To develop as a food crop, oyster spat will ideally attach to a fixed substrate that provides predatory protection, nutrients for growth, and ease of later harvesting. Typically, old shells from previously harvested oysters are used as cultch. One known technology for oyster cultivation is, therefore, to dredge old oyster shells, clean the shells via high-pressure water hoses or other means, and to place the shells in desired locations for oyster development. Oyster growers have also devised “setting” tanks. These tanks contain seawater that is aerated and heated. The tanks are filled with bags of clean shell to catch the shellfish seed. Larval shellfish and oysters are added to the cultch-filled tanks. The problems with known techniques include the fact that the dredging of old mollusk beds for mollusk shells may negatively impact the environment. Special tanks or cultch structures have often proven to be expensive or ineffective.
Shellfish beds also provide environmental enhancements such as the reduction of erosion and reduced wave and storm damage to a coastline. Large shellfish reefs such as oyster reefs, are known to reduce the size and intensity of waves and to reduce erosion. These natural beds are advantageous relative to artificial reefs because artificial reefs currently require the use of large, heavy equipment to drop large limestone rocks or other material as breakwaters. The equipment, along with the types and size of the artificial material, can damage the area that the breakwater is intended to protect by the placements of the artificial reefs.

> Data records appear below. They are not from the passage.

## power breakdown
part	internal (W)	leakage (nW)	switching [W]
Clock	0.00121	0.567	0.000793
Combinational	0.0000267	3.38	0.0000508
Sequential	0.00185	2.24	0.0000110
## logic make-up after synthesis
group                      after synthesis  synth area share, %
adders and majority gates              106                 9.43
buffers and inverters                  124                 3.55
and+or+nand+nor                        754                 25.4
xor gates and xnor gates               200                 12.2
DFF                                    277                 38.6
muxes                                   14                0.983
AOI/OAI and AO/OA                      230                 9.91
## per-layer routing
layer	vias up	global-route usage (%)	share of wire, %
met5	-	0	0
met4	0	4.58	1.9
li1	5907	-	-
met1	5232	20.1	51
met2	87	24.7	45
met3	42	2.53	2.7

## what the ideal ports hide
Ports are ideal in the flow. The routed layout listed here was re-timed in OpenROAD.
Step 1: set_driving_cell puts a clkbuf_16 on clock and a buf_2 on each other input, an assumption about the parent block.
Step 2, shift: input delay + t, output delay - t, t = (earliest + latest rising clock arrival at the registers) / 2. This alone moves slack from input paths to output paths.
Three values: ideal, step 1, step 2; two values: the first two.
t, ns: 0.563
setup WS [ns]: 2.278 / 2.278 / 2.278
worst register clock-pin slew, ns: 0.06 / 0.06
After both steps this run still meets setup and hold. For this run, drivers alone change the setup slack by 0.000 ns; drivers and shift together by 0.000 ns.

Current materials used for artificial reefs can include scrap material that is not suitable or desirable for organism growth. While such artificial reefs may mitigate coastal damage or erosion, a healthy ecosystem requires a reef material that promotes or encourages organism growth. Therefore, it has also been desired that a material for artificial water-based structures encourage the growth of other organisms such as beneficial bacteria, plants, and other animal species.
Bacteria that is important to the nitrogen cycle (a biogeochemical cycle that describes the transformation of gaseous nitrogen into forms useable by living organisms and vice-versa), such as nitrosomonas or nitrobacter, and other bacteria often improve water quality or otherwise contribute to an ecosystems health and stability. Obviously, plants such as spartina alterniflora cordgrass, freshwater plants, algae, red mangroves, or other water-based plant species are desirable in many healthy ecosystems. Corals, barnacles, and nonsessile but stabilizing organisms form a part of healthy ecosystems as well. ‘Stabilizing’, in this context, means communities of organisms that expand over time to provide structural protection to a shoreline. ‘Stabilizing’ also applies to organisms that provide other positive effects to an aquatic ecosystem, such as acting as a filter, releasing nutrients, and the like. Scientists have sought the development of an artificial material that is suitable as a building material that would also increase, encourage, or otherwise facilitate the growth of these desirable organisms.
Therefore, there exists a need to create an artificial material for the production of structures that would facilitate the setting and growing of numerous organisms. The material would ideally encourage the growth of many other desirable or necessary organisms such as mollusks, bacteria, algae, plants, and non-mollusk animals. A composite material providing nutrients and the required structural integrity has been sought. Optionally, the artificial material would include means to reduce the impact of predators on cultched mollusks such as oysters. The present invention solves one or more of these other needs.